Labour calls for investigation of Sajid Javid’s tax affairs

Labour has called on the UK’s tax authorities to investigate the financial affairs of health secretary, Sajid Javid, The Independent has learned.

The opposition party has penned a letter to HMRC requesting a fresh examination of the cabinet minister’s historic tax arrangements.

The letter centres on Mr Javid’s ties to a company called SA Capital. These links raise the “possibility that he has been a beneficiary of a loan scheme designed to avoid paying UK tax”, Labour’s shadow health secretary, Wes Streeting said.

It comes after a series of news reports on Mr Javid’s financial status. The health secretary used non-domicile status to reduce his UK tax bill and had an off-shore trust, even while he worked as a parliamentary private secretary in the Treasury.

Mr Javid made his use of non-dom status public after The Independent revealed the chancellor, Rishi Sunak’s wife, Akshata Murty had also elected to use the mechanism for tax purposes.

Labour’s letter poses a host of questions over the health secretary’s ties to SA Capital which he co-owned with his brother and their respective wives. Mr Javid was director of the company for one day, during which sizeable loans amounting to nearly £1m were made to the firm. The loan arrangement has previously been reported by Private Eye Magazine.

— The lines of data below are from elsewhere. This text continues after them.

## src/rtl/coherent_qpsk_receiver_pkg.sv

```systemverilog
// Shared types and defaults for the coherent QPSK receive path.
// The Gray mapping helpers convert between quadrant ordinals and line dibits.
package photonic_rx_pkg;

  typedef enum logic [1:0] {
    IDLE     = 2'd0,
    HUNT     = 2'd1,
    PREAMBLE = 2'd2,
    TRACK    = 2'd3
  } rx_state_t;

  localparam int DEF_SAMPLE_W         = 12;
  localparam int DEF_PREAMBLE_LEN     = 8;
  localparam logic [15:0] DEF_PREAMBLE = 16'h72D0;
  localparam int DEF_POWER_THRESH     = 256;
  localparam int DEF_ENERGY_RUN       = 4;
  localparam int DEF_ERR_THRESH       = 512;
  localparam int DEF_LOSS_COUNT       = 16;
  localparam int DEF_PREAMBLE_TIMEOUT = 64;
  localparam int DEF_FIFO_DEPTH       = 4;

  function automatic logic [1:0] ord_to_dibit(input logic [1:0] o);
    case (o)
      2'd0:    return 2'b00;
      2'd1:    return 2'b10;
      2'd2:    return 2'b11;
      default: return 2'b01;
    endcase
  endfunction

  function automatic logic [1:0] dibit_to_ord(input logic [1:0] d);
    case (d)
      2'b00:   return 2'd0;
      2'b10:   return 2'd1;
      2'b11:   return 2'd2;
      default: return 2'd3;
    endcase
  endfunction

endpackage

```

## src/rtl/rx_symbol_fifo.sv

```systemverilog
// Show-ahead synchronous FIFO; a write while full is accepted only when a pop
// frees a slot on the same edge.
module rx_symbol_fifo #(
  parameter int WIDTH = 2,
  parameter int DEPTH = 4
) (
  input  logic                     clk,
  input  logic                     rst_n,
  input  logic                     wr_en,
  input  logic [WIDTH-1:0]         wr_data,
  input  logic                     rd_en,
  output logic [WIDTH-1:0]         rd_data,
  output logic                     full,
  output logic                     empty,
  output logic [$clog2(DEPTH):0]   level
);
  localparam int AW = $clog2(DEPTH);

  logic [DEPTH-1:0][WIDTH-1:0] mem_q, mem_d;
  logic [AW-1:0] wr_ptr_q, wr_ptr_d, rd_ptr_q, rd_ptr_d;
  logic [AW:0]   level_q, level_d;
  logic          push, pop;

  assign full    = (level_q == (AW+1)'(DEPTH));
  assign empty   = (level_q == '0);
  assign level   = level_q;
  assign rd_data = mem_q[rd_ptr_q];
  assign pop     = rd_en && !empty;
  assign push    = wr_en && (!full || pop);

  always_comb begin
    mem_d    = mem_q;
    wr_ptr_d = wr_ptr_q;
    rd_ptr_d = rd_ptr_q;
    level_d  = level_q;
    if (push) begin
      mem_d[wr_ptr_q] = wr_data;
      wr_ptr_d        = wr_ptr_q + 1'b1;
    end
    if (pop) rd_ptr_d = rd_ptr_q + 1'b1;
    case ({push, pop})
      2'b10:   level_d = level_q + 1'b1;
      2'b01:   level_d = level_q - 1'b1;
      default: level_d = level_q;
    endcase
  end

  always_ff @(posedge clk or negedge rst_n) begin
    if (!rst_n) begin
      mem_q    <= '0;
      wr_ptr_q <= '0;
      rd_ptr_q <= '0;
      level_q  <= '0;
    end else begin
      mem_q    <= mem_d;
      wr_ptr_q <= wr_ptr_d;
      rd_ptr_q <= rd_ptr_d;
      level_q  <= level_d;
    end
  end

endmodule

```

## src/rtl/coherent_qpsk_receiver.sv

```systemverilog
// QPSK receiver: energy detect, preamble search over 4 phase ambiguities,
// derotation/slicing, lock monitoring and a handshaked symbol FIFO.
module coherent_qpsk_receiver
  import photonic_rx_pkg::*;
#(
  parameter int SAMPLE_W         = DEF_SAMPLE_W,
  parameter int PREAMBLE_LEN     = DEF_PREAMBLE_LEN,
  parameter logic [2*PREAMBLE_LEN-1:0] PREAMBLE = DEF_PREAMBLE,
  parameter int POWER_THRESH     = DEF_POWER_THRESH,
  parameter int ENERGY_RUN       = DEF_ENERGY_RUN,
  parameter int ERR_THRESH       = DEF_ERR_THRESH,
  parameter int LOSS_COUNT       = DEF_LOSS_COUNT,
  parameter int PREAMBLE_TIMEOUT = DEF_PREAMBLE_TIMEOUT,
  parameter int FIFO_DEPTH       = DEF_FIFO_DEPTH
) (
  input  logic                          clk,
  input  logic                          rst_n,
  input  logic [SAMPLE_W-1:0]           sample_i,
  input  logic [SAMPLE_W-1:0]           sample_q,
  input  logic                          sample_valid,
  output logic [1:0]                    sym_data,
  output logic                          sym_valid,
  input  logic                          sym_ready,
  output logic                          carrier_locked,
  output logic [1:0]                    rot_state,
  output logic [SAMPLE_W+1:0]           phase_err,
  output logic [1:0]                    rx_state,
  output logic                          overflow,
  input  logic                          clear_overflow,
  output logic [$clog2(FIFO_DEPTH):0]   fifo_level
);
  localparam int EW = $clog2(ENERGY_RUN + 1);
  localparam int CW = $clog2(PREAMBLE_TIMEOUT + 1);
  localparam int LW = $clog2(LOSS_COUNT + 1);
  localparam int SRW = 2 * PREAMBLE_LEN;
  localparam logic [SAMPLE_W-1:0] S_MAX = {1'b0, {(SAMPLE_W-1){1'b1}}};
  localparam logic [SAMPLE_W-1:0] S_MIN = {1'b1, {(SAMPLE_W-1){1'b0}}};
  localparam logic [SAMPLE_W:0]   PWR_T = (SAMPLE_W+1)'(POWER_THRESH);
  localparam logic [SAMPLE_W+1:0] ERR_T = (SAMPLE_W+2)'(ERR_THRESH);

  function automatic logic [SAMPLE_W-1:0] sat_abs(input logic [SAMPLE_W-1:0] x);
    if (!x[SAMPLE_W-1]) return x;
    if (x == S_MIN)     return S_MAX;
    return -x;
  endfunction

  function automatic logic match_k(input logic [SRW-1:0] sr, input logic [1:0] k);
    logic ok;
    ok = 1'b1;
    for (int i = 0; i < PREAMBLE_LEN; i++)
      if (2'(sr[2*i +: 2] + k) != PREAMBLE[2*i +: 2]) ok = 1'b0;
    return ok;
  endfunction

  // stage 1 registers
  logic                  vld_pipe_q, vld_pipe_d;
  logic                  present_q, present_d;
  logic [1:0]            r_q, r_d;
  logic [SAMPLE_W+1:0]   err_q, err_d;
  logic [SAMPLE_W-1:0]   abs_i, abs_q;
  logic [SAMPLE_W:0]     mag;
  logic [SAMPLE_W+1:0]   si_x, sq_x;

  // stage 2 state
  rx_state_t             state_q, state_d;
  logic [EW-1:0]         energy_q, energy_d;
  logic [SRW-1:0]        sr_q, sr_d, sr_shift;
  logic [CW-1:0]         symcnt_q, symcnt_d;
  logic [LW-1:0]         loss_q, loss_d;
  logic [1:0]            rot_q, rot_d, k_sel;
  logic                  overflow_q, overflow_d;
  logic                  match_any, bad, wr_en, fifo_full, fifo_empty, pop;
  logic [SAMPLE_W+1:0]   err_abs;
  logic [1:0]            wr_data;

  always_comb begin
    abs_i      = sat_abs(sample_i);
    abs_q      = sat_abs(sample_q);
    mag        = {1'b0, abs_i} + {1'b0, abs_q};
    si_x       = {{2{sample_i[SAMPLE_W-1]}}, sample_i};
    sq_x       = {{2{sample_q[SAMPLE_W-1]}}, sample_q};
    vld_pipe_d = sample_valid;
    present_d  = present_q;
    r_d        = r_q;
    err_d      = err_q;
    if (sample_valid) begin
      present_d = (mag >= PWR_T);
      // quadrant ordinal: Q sign is the MSB, I xor Q sign the LSB
      r_d       = {sample_q[SAMPLE_W-1], sample_i[SAMPLE_W-1] ^ sample_q[SAMPLE_W-1]};
      err_d     = (sample_i[SAMPLE_W-1] ? -sq_x : sq_x) - (sample_q[SAMPLE_W-1] ? -si_x : si_x);
    end
  end

  assign sr_shift = {r_q, sr_q[SRW-1:2]};
  assign err_abs  = err_q[SAMPLE_W+1] ? -err_q : err_q;
  assign bad      = !present_q || (err_abs > ERR_T);

  // descending scan so the lowest matching rotation is the one kept
  always_comb begin
    match_any = 1'b0;
    k_sel     = 2'd0;
    for (int k = 3; k >= 0; k--)
      if (match_k(sr_shift, 2'(k))) begin
        match_any = 1'b1;
        k_sel     = 2'(k);
      end
  end

  always_comb begin
    state_d  = state_q;
    energy_d = energy_q;
    sr_d     = sr_q;
    symcnt_d = symcnt_q;
    loss_d   = loss_q;
    rot_d    = rot_q;
    wr_en    = 1'b0;
    wr_data  = ord_to_dibit(2'(r_q + rot_q));
    unique case (state_q)
      IDLE: state_d = HUNT;
      HUNT: if (vld_pipe_q) begin
        if (present_q) begin
          energy_d = energy_q + 1'b1;
          if (energy_d == EW'(ENERGY_RUN)) begin
            state_d  = photonic_rx_pkg::PREAMBLE;
            energy_d = '0;
            sr_d     = '0;
            symcnt_d = '0;
          end
        end else energy_d = '0;
      end
      photonic_rx_pkg::PREAMBLE: if (vld_pipe_q) begin
        if (!present_q) begin
          state_d  = HUNT;
          energy_d = '0;
        end else begin
          sr_d     = sr_shift;
          symcnt_d = symcnt_q + 1'b1;
          if (symcnt_d >= CW'(PREAMBLE_LEN) && match_any) begin
            state_d = TRACK;
            rot_d   = k_sel;
            loss_d  = '0;
          end else if (symcnt_d >= CW'(PREAMBLE_TIMEOUT)) begin
            state_d  = HUNT;
            energy_d = '0;
          end
        end
      end
      TRACK: if (vld_pipe_q) begin
        wr_en = 1'b1;
        if (bad) begin
          loss_d = loss_q + 1'b1;
          if (loss_d == LW'(LOSS_COUNT)) begin
            state_d  = HUNT;
            energy_d = '0;
            loss_d   = '0;
          end
        end else loss_d = '0;
      end
    endcase
  end

  assign pop = sym_valid && sym_ready;

  always_comb begin
    overflow_d = overflow_q;
    if (clear_overflow) overflow_d = 1'b0;
    if (wr_en && fifo_full && !pop) overflow_d = 1'b1;
  end

  rx_symbol_fifo #(.WIDTH(2), .DEPTH(FIFO_DEPTH)) u_fifo (
    .clk     (clk),
    .rst_n   (rst_n),
    .wr_en   (wr_en),
    .wr_data (wr_data),
    .rd_en   (sym_ready),
    .rd_data (sym_data),
    .full    (fifo_full),
    .empty   (fifo_empty),
    .level   (fifo_level)
  );

  always_ff @(posedge clk or negedge rst_n) begin
    if (!rst_n) begin
      vld_pipe_q <= 1'b0;
      present_q  <= 1'b0;
      r_q        <= '0;
      err_q      <= '0;
      state_q    <= IDLE;
      energy_q   <= '0;
      sr_q       <= '0;
      symcnt_q   <= '0;
      loss_q     <= '0;
      rot_q      <= '0;
      overflow_q <= 1'b0;
    end else begin
      vld_pipe_q <= vld_pipe_d;
      present_q  <= present_d;
      r_q        <= r_d;
      err_q      <= err_d;
      state_q    <= state_d;
      energy_q   <= energy_d;
      sr_q       <= sr_d;
      symcnt_q   <= symcnt_d;
      loss_q     <= loss_d;
      rot_q      <= rot_d;
      overflow_q <= overflow_d;
    end
  end

  assign sym_valid      = !fifo_empty;
  assign carrier_locked = (state_q == TRACK);
  assign rot_state      = rot_q;
  assign phase_err      = err_q;
  assign rx_state       = state_q;
  assign overflow       = overflow_q;

endmodule

```

## config.mk

```make
export PLATFORM = sky130hd
export DESIGN_NAME = coherent_qpsk_receiver
export DESIGN_NICKNAME = d
export VERILOG_FILES = /design/src/rtl/coherent_qpsk_receiver_pkg.sv /design/src/rtl/rx_symbol_fifo.sv /design/src/rtl/coherent_qpsk_receiver.sv
export SDC_FILE = /design/constraint.sdc
export NUM_CORES = 1
export LEC_CHECK = 0
export ABC_AREA = 1
export BUFFER_PORTS_ARGS = -buffer_cell sky130_fd_sc_hd__buf_4
export CAP_MARGIN = 20
export CORE_UTILIZATION = 35
export DETAILED_ROUTE_END_ITERATION = 8
export PLACE_DENSITY_LB_ADDON = 0.05
export SLEW_MARGIN = 20
export SYNTH_ARGS = -nofsm -noshare
export SYNTH_HDL_FRONTEND = slang
export SYNTH_SLANG_ARGS = --single-unit
```

## constraint.sdc

```tcl
create_clock -name clk -period 2.6 [get_ports clk]
set_input_delay 0.13 -clock clk [delete_from_list [all_inputs] [get_ports clk]]
set_output_delay 0.13 -clock clk [all_outputs]
set_load 0.005 [all_outputs]
```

Only just under half of this amount was raised from banks, leaving the source of the rest of this money unclear, Labour said.

A source close to the health secretary pushed back against the claims saying that Mr Javid never received any financial benefit from the arrangement. The health secretary had decided there was a risk the directorship was not compatible with “corporate leadership roles”, they added.

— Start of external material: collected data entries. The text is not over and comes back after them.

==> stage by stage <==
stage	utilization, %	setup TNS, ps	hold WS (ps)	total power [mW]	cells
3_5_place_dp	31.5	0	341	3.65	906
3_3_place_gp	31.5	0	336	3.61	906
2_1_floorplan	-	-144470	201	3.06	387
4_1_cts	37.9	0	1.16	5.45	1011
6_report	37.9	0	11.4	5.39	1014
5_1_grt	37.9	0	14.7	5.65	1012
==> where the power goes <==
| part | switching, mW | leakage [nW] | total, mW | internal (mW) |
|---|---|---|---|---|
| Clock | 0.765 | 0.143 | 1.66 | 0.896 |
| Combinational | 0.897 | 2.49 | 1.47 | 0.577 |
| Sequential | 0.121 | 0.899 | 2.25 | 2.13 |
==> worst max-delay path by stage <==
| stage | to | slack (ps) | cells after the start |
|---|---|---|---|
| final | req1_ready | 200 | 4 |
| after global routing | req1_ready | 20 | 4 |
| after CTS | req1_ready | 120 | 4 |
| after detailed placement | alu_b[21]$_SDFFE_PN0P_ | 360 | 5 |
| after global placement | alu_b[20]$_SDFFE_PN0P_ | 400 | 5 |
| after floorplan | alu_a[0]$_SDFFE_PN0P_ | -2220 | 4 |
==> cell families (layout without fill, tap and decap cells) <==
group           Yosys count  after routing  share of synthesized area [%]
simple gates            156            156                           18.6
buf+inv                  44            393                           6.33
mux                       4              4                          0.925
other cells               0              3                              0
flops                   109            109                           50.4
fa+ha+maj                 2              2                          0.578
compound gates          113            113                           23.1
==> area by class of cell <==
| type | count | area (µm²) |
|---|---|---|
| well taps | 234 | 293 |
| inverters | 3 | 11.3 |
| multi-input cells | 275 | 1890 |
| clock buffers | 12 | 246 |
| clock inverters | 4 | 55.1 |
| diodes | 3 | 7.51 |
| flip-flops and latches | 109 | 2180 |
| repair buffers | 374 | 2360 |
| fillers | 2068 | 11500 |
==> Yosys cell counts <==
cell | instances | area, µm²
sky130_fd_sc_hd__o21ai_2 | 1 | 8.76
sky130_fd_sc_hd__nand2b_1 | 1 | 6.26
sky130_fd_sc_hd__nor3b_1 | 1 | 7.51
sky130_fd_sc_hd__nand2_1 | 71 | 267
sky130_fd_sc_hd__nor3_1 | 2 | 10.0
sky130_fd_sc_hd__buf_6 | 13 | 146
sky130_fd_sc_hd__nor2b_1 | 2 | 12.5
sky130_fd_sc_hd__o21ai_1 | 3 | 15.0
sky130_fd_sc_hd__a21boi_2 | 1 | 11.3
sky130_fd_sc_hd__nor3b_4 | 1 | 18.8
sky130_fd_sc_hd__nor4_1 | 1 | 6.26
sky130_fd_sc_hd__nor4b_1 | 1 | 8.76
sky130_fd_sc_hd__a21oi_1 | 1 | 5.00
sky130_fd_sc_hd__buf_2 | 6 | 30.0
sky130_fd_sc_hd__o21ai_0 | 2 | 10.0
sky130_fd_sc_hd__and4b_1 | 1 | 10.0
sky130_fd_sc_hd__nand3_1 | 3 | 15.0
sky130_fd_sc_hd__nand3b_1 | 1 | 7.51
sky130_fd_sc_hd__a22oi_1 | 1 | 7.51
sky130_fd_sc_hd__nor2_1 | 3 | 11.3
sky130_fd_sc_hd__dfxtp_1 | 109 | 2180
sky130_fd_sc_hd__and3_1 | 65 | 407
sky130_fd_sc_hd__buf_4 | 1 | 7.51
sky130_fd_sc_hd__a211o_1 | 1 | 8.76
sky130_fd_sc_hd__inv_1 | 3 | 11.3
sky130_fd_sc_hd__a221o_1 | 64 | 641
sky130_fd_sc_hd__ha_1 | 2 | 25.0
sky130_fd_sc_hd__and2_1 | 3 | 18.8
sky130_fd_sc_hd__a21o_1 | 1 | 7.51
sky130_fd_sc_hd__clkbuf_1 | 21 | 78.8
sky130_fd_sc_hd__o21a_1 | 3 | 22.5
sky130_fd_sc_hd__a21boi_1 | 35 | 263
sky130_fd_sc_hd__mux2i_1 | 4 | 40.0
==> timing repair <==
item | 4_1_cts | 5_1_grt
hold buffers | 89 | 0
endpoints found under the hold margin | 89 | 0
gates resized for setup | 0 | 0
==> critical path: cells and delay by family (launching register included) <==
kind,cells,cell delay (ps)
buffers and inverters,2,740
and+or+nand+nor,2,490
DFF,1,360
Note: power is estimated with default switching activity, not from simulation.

Still,  Labour said there was a possibility that the “purpose of the loans were to provide a tax-efficient way for money held offshore to enter Britain” and that Mr Javid “potentially avoided paying hundreds of thousands of pounds to HMRC”.

The opposition party has asked HMRC to overlook time limits for investigations into historic tax affairs given the public interest in how cabinet ministers manage their finances. Senior politicians should not be “above the law when it comes to paying their taxes,” the letter said.

It also asked the tax body if it would consider an exemption to the time-limit if “an individual were to self-refer for investigation”.

A spokesperson for Mr Javid said: “This is a truly desperate smear attempt by Starmer’s Labour Party. The health secretary has been open and transparent about his previous tax statuses and residencies whilst in the UK and working abroad.

They added: “Nearly two decades ago, and many years before entering public life, he helped his brother start a business by investing in it.”